WHAT YOU'LL STUDY IN THIS ONLINE LESSON
- what is meant by a bond, and why bond prices are inversely related to their yields
- how the use of QE should, in theory, impact on the economy
- how to use a range of diagrams to support understanding and analysis of QE
- an overview of the UK's QE programme
- key evaluation points for QE
Additional teacher guidance is available at the end of this lesson.
Thank you to Nicky King and Jon Clark for their contributions to this lesson.
HOW TO USE THIS ONLINE LESSON
Follow along in order of the activities shown below. One is interactive game-based activity, designed to test your understanding and application of QE. Others are based on short videos, including activities for you to think about and try at home.
If you would like to download a simple PDF worksheet to accompany the video activities, you can download it here: Quantitative Easing. You can print it off and annotate it for your own notes, or make your own notes on a separate piece of paper to add to your school/college file.
ACTIVITY 1: VIDEO - WHAT IS A BOND?
This introductory video covers the bond market. This topic is important to understand because it helps you to analyse the QE process in more detail.
ACTIVITY 2: THINKING ACTIVITY - MORE ON BONDS
To help build your skills of analysis with the bond market, as well as having the opportunity to practise some more calculations in relation to bonds, download this Strong Bonds activity.
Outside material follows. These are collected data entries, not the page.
**./design.v**
```verilog
`timescale 1 ns / 1 ps
module music_player (
	input wire clk, 
	input wire en, 
	output wire Buzzer 
);
reg [23:0] counter_4Hz; 
reg [23:0] counter_6MHz; 
reg [13:0] count; 
reg [13:0] origin; 
reg Buzzer_reg; 
reg clk_6MHz; 
reg clk_4Hz; 
reg [4:0] note; 
reg [8:0] len; 
assign Buzzer = en ?  Buzzer_reg : 1'b1;
always @ (posedge clk) begin
	counter_6MHz <= counter_6MHz + 1'b1;
	if (counter_6MHz == 1) begin
		clk_6MHz = ~clk_6MHz;
		counter_6MHz <= 24'b0;
	end
end
always @ (posedge clk) begin
	counter_4Hz <= counter_4Hz + 1'b1;
	if (counter_4Hz == 4000000) begin	
		clk_4Hz = ~clk_4Hz;
		counter_4Hz <= 24'b0;
	end
end
always @ (posedge clk_6MHz) begin
	if(note==0)
		Buzzer_reg=1'b1;
	else
	begin
    if(count == 16383) begin
        count = origin;
        Buzzer_reg = ~Buzzer_reg;
    end else
		count = count + 1'b1;
	end
end
always @ (posedge clk_4Hz) begin
	case (note)
		'd1: origin <= 'd4916;
		'd2: origin <= 'd6168;
		'd3: origin <= 'd7281;
		'd4: origin <= 'd7791;
		'd5: origin <= 'd8730;
		'd6: origin <= 'd9565;
		'd7: origin <= 'd10310;
		'd8: origin <= 'd010647;
		'd9: origin <= 'd011272;
		'd10: origin <= 'd011831;
		'd11: origin <= 'd012087;
		'd12: origin <= 'd012556;
		'd13: origin <= 'd012974;
		'd14: origin <= 'd013346;
		'd15: origin <= 'd13516;
		'd16: origin <= 'd13829;
		'd17: origin <= 'd14108;
		'd18: origin <= 'd11535;
		'd19: origin <= 'd14470;
		'd20: origin <= 'd14678;
		'd21: origin <= 'd14864;
		default: origin <= 'd16383;
    endcase             
end
always @ (posedge clk_4Hz) begin
	if (len == 299)
		len <= 0;
    else
		len <= (len + 1);
	case (len)
		0: note <= 3;
		1: note <= 3;
		2: note <= 3;
		3: note <= 3;
		4: note <= 0;
		5: note <= 3;
		6: note <= 3;
		7: note <= 3;
		8: note <= 3;
		9: note <= 0;
		10: note <= 3;
		11: note <= 3;
		12: note <= 3;
		13: note <= 3;
		14: note <= 0;
		15: note <= 5;
		16: note <= 5;
		17: note <= 5;
		18: note <= 5;
		19: note <= 5;
		20: note <= 5;
		21: note <= 5;
		22: note <= 5;
		23: note <= 5;
		24: note <= 0;
		25: note <= 1;
		26: note <= 1;
		27: note <= 1;
		28: note <= 1;
		29: note <= 0;
		30: note <= 2;
		31: note <= 2;
		32: note <= 2;
		33: note <= 2;
		34: note <= 2;
		35: note <= 2;
		36: note <= 2;
		37: note <= 2;
		38: note <= 2;
		39: note <= 0;
		40: note <= 4;
		41: note <= 4;
		42: note <= 4;
		43: note <= 4;
		44: note <= 0;
		45: note <= 3;
		46: note <= 3;
		47: note <= 3;
		48: note <= 3;
		49: note <= 3;
		50: note <= 3;
		51: note <= 3;
		52: note <= 3;
		53: note <= 3;
		54: note <= 0;
		55: note <= 5;
		56: note <= 5;
		57: note <= 5;
		58: note <= 5;
		59: note <= 0;
		60: note <= 6;
		61: note <= 6;
		62: note <= 6;
		63: note <= 6;
		64: note <= 0;
		65: note <= 5;
		66: note <= 5;
		67: note <= 5;
		68: note <= 5;
		69: note <= 0;
		70: note <= 4;
		71: note <= 4;
		72: note <= 4;
		73: note <= 4;
		74: note <= 0;
		75: note <= 6;
		76: note <= 6;
		77: note <= 6;
		78: note <= 6;
		79: note <= 6;
		80: note <= 6;
		81: note <= 6;
		82: note <= 6;
		83: note <= 6;
		84: note <= 6;
		85: note <= 6;
		86: note <= 6;
		87: note <= 6;
		88: note <= 6;
		89: note <= 0;
		90: note <= 6;
		91: note <= 6;
		92: note <= 6;
		93: note <= 6;
		94: note <= 0;
		95: note <= 7;
		96: note <= 7;
		97: note <= 7;
		98: note <= 7;
		99: note <= 0;
		100: note <= 6;
		101: note <= 6;
		102: note <= 6;
		103: note <= 6;
		104: note <= 0;
		105: note <= 5;
		106: note <= 5;
		107: note <= 5;
		108: note <= 5;
		109: note <= 5;
		110: note <= 5;
		111: note <= 5;
		112: note <= 5;
		113: note <= 5;
		114: note <= 0;
		115: note <= 5;
		116: note <= 5;
		117: note <= 5;
		118: note <= 5;
		119: note <= 5;
		120: note <= 8;
		121: note <= 8;
		122: note <= 8;
		123: note <= 8;
		124: note <= 8;
		125: note <= 8;
		126: note <= 8;
		127: note <= 8;
		128: note <= 8;
		129: note <= 8;
		130: note <= 7;
		131: note <= 7;
		132: note <= 6;
		133: note <= 6;
		134: note <= 0;
		135: note <= 5;
		136: note <= 5;
		137: note <= 5;
		138: note <= 5;
		139: note <= 5;
		140: note <= 5;
		141: note <= 5;
		142: note <= 4;
		143: note <= 4;
		144: note <= 3;
		145: note <= 3;
		146: note <= 3;
		147: note <= 3;
		148: note <= 3;
		149: note <= 3;
		150: note <= 6;
		151: note <= 6;
		152: note <= 6;
		153: note <= 6;
		154: note <= 6;
		155: note <= 2;
		156: note <= 2;
		157: note <= 2;
		158: note <= 2;
		159: note <= 2;
		160: note <= 3;
		161: note <= 3;
		162: note <= 3;
		163: note <= 3;
		164: note <= 3;
		165: note <= 2;
		166: note <= 2;
		167: note <= 2;
		168: note <= 2;
		169: note <= 2;
		170: note <= 2;
		171: note <= 2;
		172: note <= 2;
		173: note <= 2;
		174: note <= 2;
		175: note <= 2;
		176: note <= 2;
		177: note <= 2;
		178: note <= 2;
		179: note <= 2;
		180: note <= 3;
		181: note <= 3;
		182: note <= 3;
		183: note <= 3;
		184: note <= 0;
		185: note <= 3;
		186: note <= 3;
		187: note <= 3;
		188: note <= 3;
		189: note <= 0;
		190: note <= 6;
		191: note <= 6;
		192: note <= 6;
		193: note <= 6;
		194: note <= 0;
		195: note <= 6;
		196: note <= 6;
		197: note <= 6;
		198: note <= 6;
		199: note <= 6;
		200: note <= 6;
		201: note <= 6;
		202: note <= 5;
		203: note <= 5;
		204: note <= 0;
		205: note <= 5;
		206: note <= 5;
		207: note <= 5;
		208: note <= 5;
		209: note <= 0;
		210: note <= 5;
		211: note <= 5;
		212: note <= 5;
		213: note <= 5;
		214: note <= 0;
		215: note <= 5;
		216: note <= 5;
		217: note <= 5;
		218: note <= 5;
		219: note <= 0;
		220: note <= 8;
		221: note <= 8;
		222: note <= 8;
		223: note <= 8;
		224: note <= 8;
		225: note <= 7;
		226: note <= 7;
		227: note <= 7;
		228: note <= 7;
		229: note <= 7;
		230: note <= 7;
		231: note <= 7;
		232: note <= 7;
		233: note <= 7;
		234: note <= 0;
		235: note <= 7;
		236: note <= 7;
		237: note <= 8;
		238: note <= 8;
		239: note <= 8;
		240: note <= 9;
		241: note <= 9;
		242: note <= 8;
		243: note <= 8;
		244: note <= 8;
		245: note <= 7;
		246: note <= 7;
		247: note <= 6;
		248: note <= 6;
		249: note <= 6;
		250: note <= 5;
		251: note <= 5;
		252: note <= 5;
		253: note <= 5;
		254: note <= 5;
		255: note <= 2;
		256: note <= 2;
		257: note <= 2;
		258: note <= 2;
		259: note <= 2;
		260: note <= 6;
		261: note <= 6;
		262: note <= 6;
		263: note <= 6;
		264: note <= 6;
		265: note <= 7;
		266: note <= 7;
		267: note <= 7;
		268: note <= 7;
		269: note <= 0;
		270: note <= 8;
		271: note <= 8;
		272: note <= 8;
		273: note <= 8;
		274: note <= 8;
		275: note <= 8;
		276: note <= 8;
		277: note <= 8;
		278: note <= 8;
		279: note <= 8;
		280: note <= 8;
		281: note <= 8;
		282: note <= 8;
		283: note <= 8;
		284: note <= 8;
		285: note <= 8;
		286: note <= 8;
		287: note <= 8;
		288: note <= 8;
		289: note <= 8;
		290: note <= 8;
		291: note <= 8;
		292: note <= 8;
		293: note <= 8;
		294: note <= 8;
		295: note <= 8;
		296: note <= 8;
		297: note <= 8;
		298: note <= 8;
		299: note <= 0;
	endcase            
end
endmodule
```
You may want to discuss your answers with your teacher and / or classmates.
ACTIVITY 3: VIDEO - INTRODUCTION TO QE
This video-based activity provides an introduction to QE. You will cover the essential key terms, along with learning how to write exam-standard analytical chains, and consider the reasons why a Central Bank might need to use QE.
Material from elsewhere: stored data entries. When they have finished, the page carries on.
===== flow/constraint.sdc =====
current_design seg7_device

set clk_period 2.0
set clk_io_pct 0.2

create_clock -name clk0 -period $clk_period [get_ports {clk}]

set non_clock_inputs [all_inputs -no_clocks]
set_input_delay [expr $clk_period * $clk_io_pct] -clock clk0 $non_clock_inputs
set_output_delay [expr $clk_period * $clk_io_pct] -clock clk0 [all_outputs]

===== flow/run.sh =====
#!/bin/bash
# OpenROAD 26Q1-2900-gdf79404cd8, Yosys 0.63+post, stock flow scripts
make -C /OpenROAD-flow-scripts/flow DESIGN_CONFIG=/design/flow/config.mk WORK_HOME=/design/flow/orfs finish

===== flow/config.mk =====
export PLATFORM = sky130hd
export DESIGN_NAME = seg7_device
export DESIGN_NICKNAME = seg7_device
export VERILOG_FILES = /design/flow/design.v
export SDC_FILE = /design/flow/constraint.sdc
export NUM_CORES = 4
export LEC_CHECK = 1
export CORE_UTILIZATION = 50

===== flow/design.v =====
`timescale 1ns / 1ps
module Seg7Decode(
	input [31:0] hex, input [7:0] point, input [7:0] LE,
	output [63:0] pattern
);
	wire [63:0] digits;
	SegmentDecoder
		U0(.hex(hex[ 3: 0]), .segment(digits[ 6: 0])),
		U1(.hex(hex[ 7: 4]), .segment(digits[14: 8])),
		U2(.hex(hex[11: 8]), .segment(digits[22:16])),
		U3(.hex(hex[15:12]), .segment(digits[30:24])),
		U4(.hex(hex[19:16]), .segment(digits[38:32])),
		U5(.hex(hex[23:20]), .segment(digits[46:40])),
		U6(.hex(hex[27:24]), .segment(digits[54:48])),
		U7(.hex(hex[31:28]), .segment(digits[62:56]));
	assign {digits[63], digits[55], digits[47], digits[39], digits[31], digits[23], digits[15], digits[7]} = ~point;
	assign pattern[ 7: 0] = digits[ 7: 0] | {8{LE[0]}};
	assign pattern[15: 8] = digits[15: 8] | {8{LE[1]}};
	assign pattern[23:16] = digits[23:16] | {8{LE[2]}};
	assign pattern[31:24] = digits[31:24] | {8{LE[3]}};
	assign pattern[39:32] = digits[39:32] | {8{LE[4]}};
	assign pattern[47:40] = digits[47:40] | {8{LE[5]}};
	assign pattern[55:48] = digits[55:48] | {8{LE[6]}};
	assign pattern[63:56] = digits[63:56] | {8{LE[7]}};
endmodule
`timescale 1ns / 1ps
module Seg7Device(
	input clkIO, input [1:0] clkScan, input clkBlink,
	input [31:0] data, input [7:0] point, input [7:0] LES,
	output [3:0] sout, output reg [7:0] segment, output reg [3:0] anode
);
	wire [63:0] dispData;
	wire [31:0] dispPattern;
	Seg7Decode U0(.hex(data), .point(point),
		.LE(LES & {8{clkBlink}}), .pattern(dispData));
	Seg7Remap U1(.I(data), .O(dispPattern));
	ShiftReg #(.WIDTH(64)) U2(.clk(clkIO), .pdata(dispData), .sout(sout));
	always @*
		case(clkScan)
		2'b00: begin segment <= ~dispPattern[ 7: 0]; anode <= 4'b1110; end
		2'b01: begin segment <= ~dispPattern[15: 8]; anode <= 4'b1101; end
		2'b10: begin segment <= ~dispPattern[23:16]; anode <= 4'b1011; end
		2'b11: begin segment <= ~dispPattern[31:24]; anode <= 4'b0111; end
		endcase
endmodule
`timescale 1ns / 1ps
module Seg7Remap(
	input [31:0] I, output [31:0] O
);
	assign O[ 7: 0] = {I[24], I[12], I[5], I[17], I[25], I[16], I[4], I[0]};
	assign O[15: 8] = {I[26], I[13], I[7], I[19], I[27], I[18], I[6], I[1]};
	assign O[23:16] = {I[28], I[14], I[9], I[21], I[29], I[20], I[8], I[2]};
	assign O[31:24] = {I[30], I[15], I[11],I[23], I[31], I[22], I[10],I[3]};
endmodule
`timescale 1ns / 1ps
module SegmentDecoder(
	input [3:0] hex, output reg [6:0] segment
);
	always @*
	begin
		case(hex)
			4'h0: segment[6:0] <= 7'b1000000;
			4'h1: segment[6:0] <= 7'b1111001;
			4'h2: segment[6:0] <= 7'b0100100;
			4'h3: segment[6:0] <= 7'b0110000;
			4'h4: segment[6:0] <= 7'b0011001;
			4'h5: segment[6:0] <= 7'b0010010;
			4'h6: segment[6:0] <= 7'b0000010;
			4'h7: segment[6:0] <= 7'b1111000;
			4'h8: segment[6:0] <= 7'b0000000;
			4'h9: segment[6:0] <= 7'b0010000;
			4'hA: segment[6:0] <= 7'b0001000;
			4'hB: segment[6:0] <= 7'b0000011;
			4'hC: segment[6:0] <= 7'b1000110;
			4'hD: segment[6:0] <= 7'b0100001;
			4'hE: segment[6:0] <= 7'b0000110;
			4'hF: segment[6:0] <= 7'b0001110;
		endcase
	end
endmodule
`timescale 1ns / 1ps
module ShiftReg(clk, pdata, sout);
	parameter WIDTH = 16;
	parameter DELAY = 12;
	input clk;
	input [WIDTH - 1:0] pdata;
	output [3:0] sout;
	assign sout = {sck, sdat, oe, clrn};
	wire sck, sdat, clrn;
	reg oe;
	reg [WIDTH:0] shift;
	reg [DELAY-1:0] counter = -1;
	wire sckEn;
	assign sckEn = |shift[WIDTH - 1:0];
	assign sck = ~clk & sckEn;
	assign sdat = shift[WIDTH];
	assign clrn = 1'b1;
	always @ (posedge clk)
	begin
		if(sckEn)
			shift <= {shift[WIDTH - 1:0], 1'b0};
		else
		begin
			if(&counter)
			begin
				shift <= {pdata, 1'b1};
				oe <= 1'b0;
			end
			else
				oe <= 1'b1;
			counter <= counter + 1'b1;
		end
	end
endmodule
`timescale 1ns / 1ps
module seg7_device(
	input wire clk,
	input wire SW,
	input wire [9:0] x1,
	input wire [9:0] x2,
	input wire [8:0] y1, 
	input wire [8:0] y2,
	output SEGLED_CLK,
	output SEGLED_CLR,
	output SEGLED_DO,
	output SEGLED_PEN
    );
	reg [31:0]clkdiv;
	always@(posedge clk) begin
		clkdiv <= clkdiv + 1'b1;
	end
	wire [31:0] segTestData;
	wire [3:0] sout;
	Seg7Device m0(.clkIO(clkdiv[3]), .clkScan(clkdiv[15:14]), .clkBlink(clkdiv[25]),
		.data(segTestData), .point(8'h0), .LES(8'h0),
		.sout(sout));
	assign SEGLED_CLK = sout[3];
	assign SEGLED_DO = sout[2];
	assign SEGLED_PEN = sout[1];
	assign SEGLED_CLR = sout[0];
	assign segTestData = {4'd0,m,4'd0,n};
	wire [11:0] a, b;
	wire [11:0] c, d;
	wire [11:0] m, n;
	assign a = {2'b0, x1};
	assign b = {2'b0, x2};
	assign c = {3'b0, y1};
	assign d = {3'b0, y2};
	assign m = (SW) ? a : b;
	assign n = (SW) ? c : d;
endmodule

==> flow_metrics.env <==
# implementation run metrics
export IMPL_status="completed"
export IMPL_p_leak_nw=2.116
export IMPL_netlist_instances=403
export IMPL_endpoint_kind="output port"
export IMPL_rows=35
export IMPL_cp_data_arrival_time_ns=1.07
export IMPL_maxCapViolations=0
export IMPL_cts_inserted_buffers=3
export IMPL_max_slew_margin_rel=0.4571
export IMPL_crit_fanout=2
export IMPL_gp_congestion=0.8254
export IMPL_routed_wirelength_um=7848
export IMPL_power_share_clock=0.247
export IMPL_route_detailed_drc=0
export IMPL_untimed_endpoints=157
export IMPL_period_minus_slack_ns=1.472
export IMPL_clock_latency_ns=0.21
export IMPL_fin_setup_tns_ns=0
export IMPL_vias_per_cell=5.393
export IMPL_unclocked_regs=78
export IMPL_core_area_um2=9196
export IMPL_rsz0062_at_grt="false"
export IMPL_cp_required_ns=1.60
export IMPL_ir_worst_vdd_v=0.0001166
export IMPL_hold_violations=0
export IMPL_p_comb_frac=0.634
export IMPL_tightestPinTransition_ns=0.8143
export IMPL_first_pass_iters=4
export IMPL_post_cts_setup_buffers=0
export IMPL_die_area_um2=9837
export IMPL_setup_viol=0
export IMPL_portBuffers=42
export IMPL_clockBufferDepth=2
export IMPL_swShare=0.3550
export IMPL_ctsHoldBuffers=0
export IMPL_vias=2880
export IMPL_drtIter0Drc=129
export IMPL_slowest_delay_ns=0.46
export IMPL_hold_path_startpoint="clkdiv[0]$_DFF_P_"
export IMPL_skew_ns=0.001618
export IMPL_clk_pin_slew_worst_paths_ns=0.03
export IMPL_worstPathCellList="nor2b_1, clkdlybuf4s50_1"
export IMPL_drv_slew=0
export IMPL_cts_resized=0
export IMPL_synthFlopType="edfxtp_1"
export IMPL_warnings=49
export IMPL_grt_pass1_vias=2792
export IMPL_yosys_warnings=4
export IMPL_grt_first_pass_wirelength_um=13450
export IMPL_hp_class="flip-flop to flip-flop"
export IMPL_fin_crit_sh=0.7359
export IMPL_io_pin_count=44
export IMPL_ant_nets=0
export IMPL_syn_area_um2=4722
export IMPL_cp_startpoint="clkdiv[3]$_DFF_P_"
export IMPL_max_clock_freq_mhz=679.4
export IMPL_diodes=0
export IMPL_tritoncts="yes"
export IMPL_overflow=0
export IMPL_async_flop_share=0
export IMPL_place_area_um2=5199
export IMPL_area_delta_synth_final_pct=10.97
export IMPL_root_buffer="clkbuf_8"
export IMPL_ys_ff=82
export IMPL_synth_cell_types=37
export IMPL_n_fill_cell=766
export IMPL_die_x_um=99.18
export IMPL_ys_cells=403
export IMPL_seq_power_share=0.119
export IMPL_critPathTopFamily="buffers and inverters"
export IMPL_grt_antenna_before_repair=0
export IMPL_design_area_um2=5240
export IMPL_grt_start_max_net_pins=80
export IMPL_start_kind="flip-flop"
export IMPL_p_switching_mw=0.2395
export IMPL_cts_htree_levels=1
export IMPL_r2r_start="clkdiv[3]$_DFF_P_"
export IMPL_syn_area_per_cell_um2=11.72
export IMPL_yosysSeqAreaShare=0.5109
export IMPL_crit_slowest_cell="clkdlybuf4s50_1"
export IMPL_crit_type="flip-flop to output port"
export IMPL_dieHeight_um=99.18
export IMPL_edf_count=77
export IMPL_p_per_area_nw_per_um2=128.7
export IMPL_drive_gt1_frac=0.08274
export IMPL_path_buffers=1
export IMPL_fp_util=0.5135
export IMPL_dp_hpwl_um=5583
export IMPL_wl_per_cell_um=14.70
export IMPL_yosys_area_um2=4722
export IMPL_p_int_mw=0.4351
export IMPL_grt_total_usage=0.1806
ACTIVITY 3: READING AND THINKING - PEOPLE'S QE
Whilst many economists and politicians think that QE has been largely successful, there are many people who think that it has mostly benefited the "already well-off". One suggestion put forward by this group is the possible use of "People's QE", in which the Central Bank doesn't just buy government bonds or corporate bonds, but gets more actively involved in small businesses. Below, you will find some links for wider reading:
- QE for the People, from Positive Money
- The Wikipedia summary of People's QE
- Jim O'Neill's analysis of People's QE
- A summary of other wider reading on this topic from Better World - follow a few of the links that you think are most appealing
Task - write a short summary paragraph of what is meant by People's QE, noting down 2 advantages and 2 disadvantages of it as a policy approach
ACTIVITY 4: VIDEO - DIAGRAMMATIC ANALYSIS OF QE
In this video, we'll take you through some of the different approaches to analysing the impact of QE using diagrams. In particular, we look at the bond market, the foreign exchange market, and the money market, before finishing up by considering the wider macro impact using AD/AS analysis.
ACTIVITY 5: GAME - QE KEY TERMS
Challenge yourself with this game, testing your knowledge of key terms relating to quantitative easing.
ACTIVITY 6: VIDEO - THE UK'S QE PROGRAMME
Having real-world knowledge of macro policies is important for your exams and also your wider awareness of the economy. In this video, we take a quick look at some of the key aspects of the UK's QE programme, including the more recent QE carried out in response to the impact of COVID-19.
ACTIVITY 7: READING AND RESEARCH - RECENT QE EXAMPLES
Many governments and Central Banks have had to rapidly introduce expansionary macro policies in order to keep their economies afloat in light of the COVID-19. One such policy used by a number of Central Banks is greater QE. Take a look at some of these articles outlining these policies:
ACTIVITY 8: VIDEO - EVALUATING QE
In this final video for the online lesson, we take a closer look at some of the key evaluation points in relation to QE.
How might Central Banks "reverse" their QE programmes, and what would be the impact? Carry out your own wider reading and research to produce a short presentation on this topic.
ADDITIONAL TEACHER GUIDANCE
This lesson comprises:
- around 35 minutes of guided video, spread across 5 videos
- around 15 minutes of student activity and thinking time throughout those videos
- an interactive game, designed to test knowledge of key terms relating to QE
- plenty of additional wider reading, focusing on examples of QE in a range of countries and the possibility of using People's QE
- an extension task, looking at how QE could be reversed
The core activities in this lesson should take around 60 minutes.